DPRKへの小包の送り方
2015年6月6に一部加筆しました。
*「共和国で暮らす家族に荷物を送ることができるの?」との質問をたびたび受けます。
現在、経済産業省は「閣議決定」に基づき、「…北朝鮮を仕向地とする全ての品目の輸出禁止」措置を講じています。
但し、「人道目的等に該当する物については、措置の例外として取り扱うものとする」[1、措置の内容(4)]となっています。
共和国で暮らす家族・親族への荷物は、この「人道目的等に該当するもの」に含まれています。

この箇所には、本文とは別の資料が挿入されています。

[config.mk]
export PLATFORM = sky130hd
export DESIGN_NAME = uart_word_bridge_flat
export DESIGN_NICKNAME = d
export VERILOG_FILES = /design/src/rtl/uart_bridge_pkg.sv /design/src/rtl/uart_word_bridge_if.sv /design/src/rtl/uart_bridge_timer.sv /design/src/rtl/uart_word_bridge.sv /design/src/flat_wrapper.sv
export SDC_FILE = /design/constraint.sdc
export NUM_CORES = 1
export LEC_CHECK = 0
export ABC_AREA = 1
export BUFFER_PORTS_ARGS = -buffer_cell sky130_fd_sc_hd__buf_2
export CAP_MARGIN = 20
export CORE_MARGIN = 5
export CORE_UTILIZATION = 25
export DETAILED_ROUTE_END_ITERATION = 8
export GPL_TIMING_DRIVEN = 1
export PLACE_DENSITY = 0.53
export SKIP_LAST_GASP = 1
export SLEW_MARGIN = 20
export SYNTH_ARGS = -nofsm -noshare
export SYNTH_HDL_FRONTEND = slang
export SYNTH_SLANG_ARGS = --single-unit
[constraint.sdc]
create_clock -name Clk -period 1.9 [get_ports Clk]
set_clock_uncertainty 0.15 [all_clocks]
set_input_delay 0.285 -clock Clk [delete_from_list [all_inputs] [get_ports Clk]]
set_output_delay 0.285 -clock Clk [all_outputs]
set_load 0.01 [all_outputs]
[src/rtl/uart_bridge_pkg.sv]
// ============================================================================
// Module   : uart_bridge_pkg
// Purpose  : Shared FSM state type, default command bytes and byte helper.
// Revision : 1.0
// ============================================================================
`default_nettype none

package uart_bridge_pkg;

  typedef enum logic [1:0] {
    IDLE       = 2'd0,
    WR_COLLECT = 2'd1,
    RD_SEND    = 2'd2,
    RD_WAIT    = 2'd3
  } state_t;

  localparam logic [7:0] CMD_RD_DEF     = 8'h52;
  localparam logic [7:0] CMD_WR_DEF     = 8'h57;
  localparam int         MAX_WORD_BYTES = 32;
  localparam int         MAX_W          = 8 * MAX_WORD_BYTES;

  // idx counts in wire order; nbytes is the real word size inside the
  // zero-extended MAX_W container.
  function automatic logic [7:0] byte_select(
    input logic [MAX_W-1:0] word,
    input int unsigned      idx,
    input logic             msb_first,
    input int unsigned      nbytes = MAX_WORD_BYTES
  );
    logic [MAX_W-1:0] tmp;
    int unsigned      lane;
    lane = msb_first ? (nbytes - 1 - idx) : idx;
    tmp  = word >> (8 * lane);
    return tmp[7:0];
  endfunction

endpackage

`default_nettype wire

[src/rtl/uart_word_bridge_if.sv]
// ============================================================================
// Module   : uart_word_bridge_if
// Purpose  : Byte-side UART handshake plus parallel word side of the bridge.
// Revision : 1.0
// ============================================================================
`default_nettype none

interface uart_word_bridge_if #(
  parameter int W = 32
);
  logic [7:0]   rx_data;
  logic         rx_done;
  logic         tx_done;
  logic [W-1:0] rd_word;
  logic [7:0]   tx_data;
  logic         tx_en;
  logic [W-1:0] wr_word;
  logic         wr_valid;
  logic         busy;
  logic         err;

  modport slave (
    input  rx_data, rx_done, tx_done, rd_word,
    output tx_data, tx_en, wr_word, wr_valid, busy, err
  );

  modport master (
    output rx_data, rx_done, tx_done, rd_word,
    input  tx_data, tx_en, wr_word, wr_valid, busy, err
  );
endinterface

`default_nettype wire

[src/rtl/uart_bridge_timer.sv]
// ============================================================================
// Module   : uart_bridge_timer
// Purpose  : Inter-byte timeout counter; holds at expiry until cleared.
// Revision : 1.0
// ============================================================================
`default_nettype none

module uart_bridge_timer #(
  parameter logic [31:0] TIMEOUT_CYC = 32'd1000000
) (
  input  logic Clk,
  input  logic Rst,
  input  logic clear,
  output logic expired
);

  logic [31:0] cnt;

  assign expired = (cnt >= TIMEOUT_CYC);

  always_ff @(posedge Clk) begin
    if (Rst || clear) begin
      cnt <= '0;
    end else if (!expired) begin
      cnt <= cnt + 32'd1;
    end
  end

endmodule

`default_nettype wire

[src/rtl/uart_word_bridge.sv]
// ============================================================================
// Module   : uart_word_bridge
// Purpose  : Command-driven bridge between UART byte handshakes and a
//            WORD_BYTES-wide word (WORD_BYTES up to 32). Optional inter-byte
//            write timeout enabled by defining UART_BRIDGE_TIMEOUT_EN.
// Revision : 1.0
// ============================================================================
`default_nettype none

module uart_word_bridge
  import uart_bridge_pkg::*;
#(
  parameter int          WORD_BYTES  = 4,
  parameter bit          MSB_FIRST   = 1'b1,
  parameter logic [7:0]  CMD_RD      = CMD_RD_DEF,
  parameter logic [7:0]  CMD_WR      = CMD_WR_DEF,
  parameter logic [31:0] TIMEOUT_CYC = 32'd1000000
) (
  input  logic                Clk,
  input  logic                Rst,
  uart_word_bridge_if.slave   bus
);

  localparam int            W    = 8 * WORD_BYTES;
  localparam int            CW   = (WORD_BYTES > 1) ? $clog2(WORD_BYTES) : 1;
  localparam logic [CW-1:0] LAST = CW'(WORD_BYTES - 1);

  state_t           state, state_n;
  logic [CW-1:0]    count, count_n;
  logic [W-1:0]     shreg, shreg_n;
  logic [W-1:0]     assembled;
  logic [MAX_W-1:0] ext;
  logic [7:0]       cur_byte;
  logic             tx_en_n, wr_valid_n, err_n;
  logic             timeout;

`ifdef UART_BRIDGE_TIMEOUT_EN
  logic timer_clear;
  // Counter only runs while collecting, restarting on every received byte.
  assign timer_clear = (state != WR_COLLECT) || bus.rx_done;

  uart_bridge_timer #(
    .TIMEOUT_CYC (TIMEOUT_CYC)
  ) u_timer (
    .Clk     (Clk),
    .Rst     (Rst),
    .clear   (timer_clear),
    .expired (timeout)
  );
`else
  logic unused_timeout_cfg;
  assign unused_timeout_cfg = ^TIMEOUT_CYC;
  assign timeout            = 1'b0;
`endif

  always_comb begin
    ext          = '0;
    ext[W-1:0]   = shreg;
    cur_byte     = byte_select(ext, 0, MSB_FIRST, WORD_BYTES);
    // New byte enters at the end opposite to the first-received byte.
    if (MSB_FIRST) begin
      assembled = (shreg << 8) | W'(bus.rx_data);
    end else begin
      assembled = (shreg >> 8) | (W'(bus.rx_data) << (W - 8));
    end
  end

  always_ff @(posedge Clk) begin
    if (Rst) begin
      state <= IDLE;
    end else begin
      state <= state_n;
    end
  end

  always_comb begin
    state_n    = state;
    count_n    = count;
    shreg_n    = shreg;
    tx_en_n    = 1'b0;
    wr_valid_n = 1'b0;
    err_n      = 1'b0;
    case (state)
      IDLE: begin
        if (bus.rx_done) begin
          if (bus.rx_data == CMD_RD) begin
            shreg_n = bus.rd_word;
            count_n = '0;
            state_n = RD_SEND;
          end else if (bus.rx_data == CMD_WR) begin
            count_n = '0;
            state_n = WR_COLLECT;
          end
        end
      end
      RD_SEND: begin
        tx_en_n = 1'b1;
        err_n   = bus.rx_done;
        state_n = RD_WAIT;
      end
      RD_WAIT: begin
        err_n = bus.rx_done;
        if (bus.tx_done) begin
          if (count == LAST) begin
            state_n = IDLE;
          end else begin
            count_n = count + 1'b1;
            shreg_n = MSB_FIRST ? (shreg << 8) : (shreg >> 8);
            state_n = RD_SEND;
          end
        end
      end
      WR_COLLECT: begin
        // A byte in the expiry cycle wins over the timeout.
        if (bus.rx_done) begin
          shreg_n = assembled;
          if (count == LAST) begin
            wr_valid_n = 1'b1;
            state_n    = IDLE;
          end else begin
            count_n = count + 1'b1;
          end
        end else if (timeout) begin
          err_n   = 1'b1;
          state_n = IDLE;
        end
      end
      default: state_n = IDLE;
    endcase
  end

  always_ff @(posedge Clk) begin
    if (Rst) begin
      count        <= '0;
      shreg        <= '0;
      bus.tx_data  <= '0;
      bus.tx_en    <= 1'b0;
      bus.wr_word  <= '0;
      bus.wr_valid <= 1'b0;
      bus.busy     <= 1'b0;
      bus.err      <= 1'b0;
    end else begin
      count        <= count_n;
      shreg        <= shreg_n;
      bus.tx_en    <= tx_en_n;
      bus.wr_valid <= wr_valid_n;
      bus.busy     <= (state_n != IDLE);
      bus.err      <= err_n;
      if (tx_en_n) begin
        bus.tx_data <= cur_byte;
      end
      if (wr_valid_n) begin
        bus.wr_word <= assembled;
      end
    end
  end

endmodule

`default_nettype wire

[src/flat_wrapper.sv]
// flat-port wrapper written by rule: the top's interface ports become plain ports
module uart_word_bridge_flat import uart_bridge_pkg::*;
#(
  parameter int          WORD_BYTES  = 4,
  parameter bit          MSB_FIRST   = 1'b1,
  parameter logic [7:0]  CMD_RD      = CMD_RD_DEF,
  parameter logic [7:0]  CMD_WR      = CMD_WR_DEF,
  parameter logic [31:0] TIMEOUT_CYC = 32'd1000000
)
  (Clk, Rst, bus_rx_data, bus_rx_done, bus_tx_done, bus_rd_word, bus_tx_data, bus_tx_en, bus_wr_word, bus_wr_valid, bus_busy, bus_err);
  uart_word_bridge_if #(.W(32)) bus_i ();
  input  logic Clk;
  input  logic Rst;
  input wire logic [$bits(bus_i.rx_data)-1:0] bus_rx_data;
  input wire logic [$bits(bus_i.rx_done)-1:0] bus_rx_done;
  input wire logic [$bits(bus_i.tx_done)-1:0] bus_tx_done;
  input wire logic [$bits(bus_i.rd_word)-1:0] bus_rd_word;
  output wire logic [$bits(bus_i.tx_data)-1:0] bus_tx_data;
  output wire logic [$bits(bus_i.tx_en)-1:0] bus_tx_en;
  output wire logic [$bits(bus_i.wr_word)-1:0] bus_wr_word;
  output wire logic [$bits(bus_i.wr_valid)-1:0] bus_wr_valid;
  output wire logic [$bits(bus_i.busy)-1:0] bus_busy;
  output wire logic [$bits(bus_i.err)-1:0] bus_err;
  assign bus_i.rx_data = bus_rx_data;
  assign bus_i.rx_done = bus_rx_done;
  assign bus_i.tx_done = bus_tx_done;
  assign bus_i.rd_word = bus_rd_word;
  assign bus_tx_data = bus_i.tx_data;
  assign bus_tx_en = bus_i.tx_en;
  assign bus_wr_word = bus_i.wr_word;
  assign bus_wr_valid = bus_i.wr_valid;
  assign bus_busy = bus_i.busy;
  assign bus_err = bus_i.err;
  uart_word_bridge #(.WORD_BYTES(WORD_BYTES), .MSB_FIRST(MSB_FIRST), .CMD_RD(CMD_RD), .CMD_WR(CMD_WR), .TIMEOUT_CYC(TIMEOUT_CYC)) u_core (.Clk(Clk), .Rst(Rst), .bus(bus_i));
endmodule
==> metrics.md <==
| Metric | Value |
|---|---|
| Setup TNS | `0 ps` |
| Post-cts repair resize count | `0` |
| N_diodes | `0` |
| Inserted Clock Buffers | `9` |
| Root Buffer | `clkbuf_16` |
| Grt ovf | `0` |
| Drt pass-1 iters | `4` |
| Mean post-synth cell area | `7.353 sq um` |
| Compound-cell area share of the yosys netlist | `8.415%` |
| # Post-CTS Setup Buffers | `0` |
| Pwr dens | `995.3 nW/um^2` |
| Fin cells | `720` |
| XOR/XNOR Fraction of Synth Area | `0%` |
| Top post-synthesis cells by area | `dfxtp_1, nor2_1, o21ai_0` |
| Post-synthesis mux area share | `7.213%` |
| Leak | `2.111 nW` |
| Cell with the most instances after synthesis | `nor2_1` |
| Initial antenna violation count | `0` |
| First-pass GRT wire length | `15,680 um` |
| Post-synth EDFFs | `0` |
| Layout cells sized above 1 | `22.24%` |
| CTS tree | `built` |
| Combinational power share | `12.8%` |
| DRC | `0` |
| Crit. End Element | `flop` |
| Fmax achieved | `0.5879 GHz` |
| Int Power | `3.229 mW` |
| Final worst-path cycle share | `89.53%` |
| FFs w/ async S/R, synth | `0%` |
| Final WS setup | `198.9 ps` |
| Synth-to-Final Area Change | `30.84%` |
| Setup CP Type | `reg -> reg` |
| Routed via count | `3,127` |
| Vias in the first global route | `3,172` |
| Row cnt | `42` |
| Total GRT Usage | `12.37%` |
| Clk sinks | `80` |
| RSZ-0062 raised after global routing | `false` |
| Fin nets | `584` |
| Layout fillers | `1,423` |
| Placed cell count | `704` |
| Synth cell count leaders | `nor2_1, dfxtp_1, nand2_1, o21ai_0, nand3_1` |
| Pin count of the biggest net entering global routing | `33` |
| Seq/Total Area, Yosys | `48.08%` |
| Routability cong. | `0.8561` |
| Startpoint types | `flop` |
| Final core area utilization | `33.17%` |
| WL final | `9572 um` |
| Clock share of power | `44.8%` |
| Warnings from Yosys | `0` |
| DP HPWL | `7084 um` |
| Post-Synth Adder-Cell Area | `0.3757%` |
| Clock Tree Buf Depth | `2` |
| Clk Latency, worst-skew pair | `340 ps` |
| Die Footprint | `15,730 sq um` |
| DRT antenna net count | `0` |
| Reg power frac | `42.4%` |
| Setup-failing EPs final | `0` |
| Die X | `125.4 um` |
| DRT iter0 DRCs | `144` |
| Critical path required time | `1980 ps` |
| Vias per cell | `4.343` |
| Ys flop type | `dfxtp_1` |
| Mapped cell area | `3331 sq um` |
| Worst Path Max Fanout | `24` |
| Crit path time final | `1701 ps` |
| Main combinational cell family by area after synthesis | `simple AND/OR/NAND/NOR gates` |
| Max cap viols | `0` |
| Die Ht | `125.4 um` |
| Io pins | `88` |
| Status | `finished, final reports clean` |
| Place WS | `140.6 ps` |
| Placeable Area | `13,140 sq um` |
| Switching power | `1.109 mW` |
| VDD IR max | `487.8 uV` |
| Slew HR | `74.28%` |
| Post-synth top area share | `48.08%` |
| Worst Hold Class | `in -> reg` |
| CTS Hold Bufs | `0` |
| Flops & latches, synth | `80` |
| Total power | `4.338 mW` |
| Port Buffers | `87` |
| Net Sw Frac | `25.57%` |
| Final hold vios | `0` |
| Final max-slew violation count | `0` |
| CTS H-Tree Depth | `3` |
| Reg clk slew, reported paths | `60 ps` |
| Worst-margin pin slew | `385.3 ps` |
| Initial core utilization | `25.35%` |
| Cell variety after synth | `19` |
| Arrival @ worst endpoint | `1780 ps` |
| Post-synthesis simple-gate area fraction | `30.69%` |
| Post-synth top area cell | `dfxtp_1` |
| WL/cell | `13.29 um` |
| Net Count, Synth | `498` |
| Synthesized netlist cell count | `453` |
logic make-up after synthesis:
logic type / after synthesis
multiplexers: 24
AO/OA/AOI/OAI: 55
buffers and inverters: 43
AND/OR/NAND/NOR: 250
flip-flops: 80
adder cells (fa/ha/maj): 1
registers in the layout, summed over array words and instances (netlist names):
signal / cells
u_core.state: 2
u_core.bus.wr_word: 32
u_core.bus.tx_en: 1
u_core.bus.wr_valid: 1
u_core.bus.err: 1
u_core.bus.tx_data: 8
u_core.count: 2
u_core.bus.busy: 1
u_core.shreg: 32
metal layers:
| layer | vias up | routed length, um | GRT usage (%) |
|---|---|---|---|
| met2 | 67 | 4600 | 20.61 |
| li1 | 1632 | - | - |
| met3 | 15 | 377 | 2.900 |
| met1 | 1413 | 4416 | 15.68 |
| met4 | 0 | 178 | 4.273 |
| met5 | - | 0 | 0 |
stage by stage:
stage          area (sq um)  hold slack (ps)
2_1_floorplan          3331            204.1
4_1_cts                4358            66.32
5_1_grt                4358            78.79
3_3_place_gp           4020            304.6
3_5_place_dp           4020            308.5
6_report               4358            57.27
power by group through the flow:
stage	clock, mW	sequential, mW	combinational [mW]
after floorplan	0	1.87	0.360
after global placement	0	1.88	0.556
after detailed placement	0	1.88	0.563
after CTS	1.97	1.84	0.567
after global routing	2.05	1.85	0.640
final	1.94	1.84	0.557
final cells by class:
class	instances	area (sq um)	area share [%]
Sequential cell	80	1603	36.78
Timing Repair Buffer	101	578.1	13.26
Clock buffer	11	252.7	5.800
Tap cell	176	220.2	5.053
Multi-Input combinational cell	330	1555	35.69
Inverter	17	63.81	1.464
Clock inverter	5	85.08	1.952
critical path, stage by stage, from the launching register on:
cell and delay, ps:
dfxtp_1 370, inv_1 150, nand2_1 190, nor2_1 230
inv_1 90, buf_4 230, nor2_1 140, nor2_1 60
path summary, 6_finish.rpt:
kind	startpoint	to	slack, ps	depth (start not counted)
setup / recovery	u_core.state[1]$_SDFF_PP0_	u_core.bus.wr_word[24]$_SDFFE_PP0P_	200	7
hold / removal	Rst	u_core.state[1]$_SDFF_PP0_	60	2
setup reg to reg	u_core.state[1]$_SDFF_PP0_	u_core.bus.wr_word[24]$_SDFFE_PP0P_	200	7
hold reg to reg	u_core.shreg[25]$_SDFFE_PP0P_	u_core.shreg[25]$_SDFFE_PP0P_	320	2
cells in the final DEF, fill, tap and decap left out, types with 2 or more instances in the layout:
cell	count
a21oi_1	3
and2_1	2
buf_12	3
buf_2	87
buf_4	11
bufinv_16	2
clkbuf_16	9
clkbuf_8	2
clkinv_1	2
dfxtp_1	79
inv_1	14
inv_6	2
mux2i_1	24
nand2_1	60
nand3_1	35
nand3b_1	8
nor2_1	143
o21ai_0	49
Power figures use the tool's default switching activity.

●「人道目的などに該当」というのが、あやふやです。この3年間の体験からすると―。
個数と内容→手続き・送る方法
◆個数と内容
・個数・1戸当たり1か月に1個まで
例えば*同じ月に、日本の二か所から送ることはできません。
*2世帯だとしても、一つの住所に送れるのは一か月に1個だけです。
・内容
1・食料品は基本的に送ることができます。
*目安は一家族が一か月で消費できる分量とのことです。
*コーヒー、紅茶、粉末調味料、カレー、餅、チョコなどの菓子類はOK。
*魚肉ソーセージは送ることができますが、ハムはダメ。
2・衣類は数が決められています。
基本的に男女、こども合わせて1品目4点までです。
*上に羽織るもの(コート、ダウン)-合わせて4点は○
(ジャケット)-4点は○
*上衣(カッターシャツ、ブラウス)-合わせて4点は○
(Tシャツ、ポロシャツ)-合わせて4点は○
(ベスト、セーター)-合わせて4点は○
*下衣(ズボン、スカートなど)-合わせて4点は○
*ジャージ上・下-4セットは○
*帽子、手袋など-それぞれ4点は○
*ネクタイ、スカーフ-合わせて4点は○
*下着-上12点、下12点まで○
*靴下・ストッキング-男女・子ども-合わせて12点まで○
*×の場合 スカート2着にズボン3/靴下、男性用5に、女性用5、子ども用5--数量オーバー
*背広やスーツの場合はジャケット1、ズボン又はスカート1と数えます。
3・正露丸やバファリンなど、市販の薬品は基本的に送れます。
医薬部外品はダメです。病院・薬局での処方薬もダメです。
*宇津救命丸・救心は規制対象です。
*メンソレータムも医薬品と医薬部外品があるようです。
4・嗜好品と「判断」される品物は送ることができません。
*楽器、楽器の部品、メトロノームなどはダメです。
*革製の靴、バック、カバン等。革製のボタンがついたジャケットもです。
*148円の「シッカロール」や200円のアロエクリームなど、安価でも、医薬部外品は化粧品同様、「嗜好品」とみなされます。
*100円ショップで買ったおもちゃなどもダメです。
*ジーパン、大きな英文ロゴ入りの衣服、韓国製品など、共和国側の「規制品」にも注意を!!!
◆手続き・送る方法
■送る品物の具体的なリストをつくる。
↓*受取人の名前と住所/送り人の名前と住所、電話・FAX番号を記入する。
*品目は、ジャンパー○着、餅・1キロ入×○袋などと、詳細に書く。
■経済産業省の貿易管理課のFAX(03-3501-0538)に、リストを送る。
↓*「DPRKに送る品物」と明記。
■貿易管理課が電話で回答
↓*送れるとか、これはダメだとか「指示」がある。
■「指示」に従って、荷物を段ボールに梱包する。
↓*段ボールは2重の丈夫なものが良い。
*リストに○日に○○さんが許可した旨を記入する。
*経産省に送ったリストを荷物の上に載せて梱包する。

■「POSTAL PARCEL」(郵便局にある国際小包用の伝票)に記入する。
↓*依頼主の住所と氏名(漢字)/届け先の住所と氏名(朝鮮語)を記入する。
内容品の記載・価格(朝鮮語)*衣類と食品など、明細を書く必要なし。
☑贈物/受付年月日/署名(サイン)/航空便・SAL・船便のどちらかに☑
■近隣の郵便局の集荷係に電話で集荷を依頼する。
↓**郵便局の集荷担当は、「北朝鮮はダメ」との認識。経産省の許可済みと一言。
↓*船便-10kで送料は3.750円前後。
*平壌の場合4週~5週で到着。
元山、咸興、清津など地方都市にも着いたと聞いている。
■「規制品」などが入っていた場合は「返送」される。
*返送されてきた場合、申請をすれば送料の半分(全額という話も)は戻って来る。
以上。
時期・担当によって、多少「対応」が異なるようです。
経済産業省貿易経済協力局貿易管理部貿易管理課の「適切な指示」を「仰い」でください。